▸ **Material supplied**:
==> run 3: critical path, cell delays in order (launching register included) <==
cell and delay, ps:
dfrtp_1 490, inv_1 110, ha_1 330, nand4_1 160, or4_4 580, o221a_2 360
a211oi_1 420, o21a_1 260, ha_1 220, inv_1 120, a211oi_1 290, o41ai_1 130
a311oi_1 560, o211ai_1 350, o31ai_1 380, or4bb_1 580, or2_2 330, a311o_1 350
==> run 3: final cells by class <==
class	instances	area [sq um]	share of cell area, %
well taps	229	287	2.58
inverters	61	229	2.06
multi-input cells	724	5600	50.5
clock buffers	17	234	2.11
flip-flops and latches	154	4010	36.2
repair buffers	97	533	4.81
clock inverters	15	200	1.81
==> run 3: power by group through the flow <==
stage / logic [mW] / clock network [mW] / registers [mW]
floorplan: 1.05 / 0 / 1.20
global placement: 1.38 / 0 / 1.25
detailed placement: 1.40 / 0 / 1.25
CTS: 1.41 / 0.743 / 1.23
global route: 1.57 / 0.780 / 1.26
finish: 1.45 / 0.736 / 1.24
**config.mk**
```make
export PLATFORM = sky130hd
export DESIGN_NAME = delimited_field_splitter_core
export DESIGN_NICKNAME = d
export VERILOG_FILES = /design/src/hdl/dfs_pkg.sv /design/src/hdl/delimited_field_splitter_core.sv /design/src/hdl/dfs_front.sv /design/src/hdl/dfs_queue.sv /design/src/hdl/dfs_back.sv
export SDC_FILE = /design/constraint.sdc
export NUM_CORES = 1
export LEC_CHECK = 0
export BUFFER_PORTS_ARGS = -buffer_cell sky130_fd_sc_hd__clkbuf_2
export CAP_MARGIN = 20
export CELL_PAD_IN_SITES_DETAIL_PLACEMENT = 1
export CELL_PAD_IN_SITES_GLOBAL_PLACEMENT = 1
export CORE_MARGIN = 2
export CORE_UTILIZATION = 45
export DETAILED_ROUTE_END_ITERATION = 7
export PLACE_DENSITY_LB_ADDON = 0.1
export SLEW_MARGIN = 10
export SYNTH_ARGS = -nofsm -noshare
export SYNTH_HDL_FRONTEND = slang
export SYNTH_SLANG_ARGS = --single-unit
export TNS_END_PERCENT = 20
```
**constraint.sdc**
```tcl
create_clock -name clk_i -period 4.7 [get_ports clk_i]
set_input_delay 0.94 -clock clk_i [delete_from_list [all_inputs] [get_ports clk_i]]
set_output_delay 0.94 -clock clk_i [all_outputs]
set_load 0.05 [all_outputs]
```
<file path="config.mk">
export PLATFORM = sky130hd
export DESIGN_NAME = phase_scan_plateau_center
export DESIGN_NICKNAME = d
export VERILOG_FILES = /design/src/hw/rtl/pscp_pkg.sv /design/src/hw/rtl/phase_scan_plateau_center.sv /design/src/hw/rtl/pscp_alu.sv
export SDC_FILE = /design/constraint.sdc
export NUM_CORES = 1
export LEC_CHECK = 0
export BUFFER_PORTS_ARGS = -buffer_cell sky130_fd_sc_hd__buf_4
export CORE_UTILIZATION = 29
export DETAILED_ROUTE_END_ITERATION = 10
export GPL_TIMING_DRIVEN = 1
export SETUP_SLACK_MARGIN = 0.3
export SLEW_MARGIN = 5
export SYNTH_ARGS = -nofsm -noshare
export SYNTH_HDL_FRONTEND = slang
export SYNTH_HIERARCHICAL = 1
export SYNTH_SLANG_ARGS = --single-unit
</file>
<file path="constraint.sdc">
create_clock -name clk -period 7.3 [get_ports clk]
set_input_delay 1.46 -clock clk [delete_from_list [all_inputs] [get_ports clk]]
set_output_delay 1.46 -clock clk [all_outputs]
set_load 0.05 [all_outputs]
</file>
### src/rtl/rgbhsv_pkg.sv
// Shared constants and types for the RGB to HSV converter pipeline.
package rgbhsv_pkg;

  // Field widths.
  localparam int unsigned InW   = 18;
  localparam int unsigned ChanW = 16;

  // Long division geometry: 17 quotient bits, 19-bit divisor and remainder.
  localparam int unsigned QuoW = 17;
  localparam int unsigned DenW = 19;

  // Full-scale channel value.
  localparam logic [ChanW-1:0] ChanMax = 16'hFFFF;

  // One slice of a restoring divider as it travels down the pipeline.
  typedef struct packed {
    logic [DenW-1:0] rem;
    logic [QuoW-1:0] low;
    logic [QuoW-1:0] quo;
    logic [DenW-1:0] den;
  } div_t;

  // Side information that rides along with the dividers.
  typedef struct packed {
    logic [ChanW-1:0] mx;
    logic             gray;
    logic             black;
  } side_t;

  // One restoring division step: shift in the next dividend bit, try a subtract.
  function automatic div_t div_step(input div_t s);
    logic [DenW:0] trial;
    logic [DenW:0] diff;
    div_t          n;
    trial = {s.rem, s.low[QuoW-1]};
    diff  = trial - {1'b0, s.den};
    n     = s;
    n.low = {s.low[QuoW-2:0], 1'b0};
    if (trial >= {1'b0, s.den}) begin
      n.rem = diff[DenW-1:0];
      n.quo = {s.quo[QuoW-2:0], 1'b1};
    end else begin
      n.rem = trial[DenW-1:0];
      n.quo = {s.quo[QuoW-2:0], 1'b0};
    end
    return n;
  endfunction

endpackage
<file path="config.mk">
export PLATFORM = sky130hd
export DESIGN_NAME = oaht_ctrl
export DESIGN_NICKNAME = d
export VERILOG_FILES = /design/src/hdl/oaht_pkg.sv /design/src/hdl/oaht_ctrl.sv
export SDC_FILE = /design/constraint.sdc
export NUM_CORES = 1
export LEC_CHECK = 0
export BUFFER_PORTS_ARGS = -buffer_cell sky130_fd_sc_hd__clkbuf_2
export CORE_UTILIZATION = 24
export DETAILED_ROUTE_END_ITERATION = 8
export GPL_TIMING_DRIVEN = 1
export PLACE_DENSITY_LB_ADDON = 0.25
export SETUP_SLACK_MARGIN = 0.1
export SYNTH_ARGS = -nofsm -noshare
export SYNTH_HDL_FRONTEND = slang
export SYNTH_SLANG_ARGS = --single-unit
</file>
<file path="constraint.sdc">
create_clock -name clock -period 2.2 [get_ports clock]
set_input_delay 0.11 -clock clock [delete_from_list [all_inputs] [get_ports clock]]
set_output_delay 0.11 -clock clock [all_outputs]
set_load 0.02 [all_outputs]
</file>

▸ **Action item**: Copy out each line of the entries above that holds "inverters".

▸ **Solution to this exercise**:
inverters	61	229	2.06
clock inverters	15	200	1.81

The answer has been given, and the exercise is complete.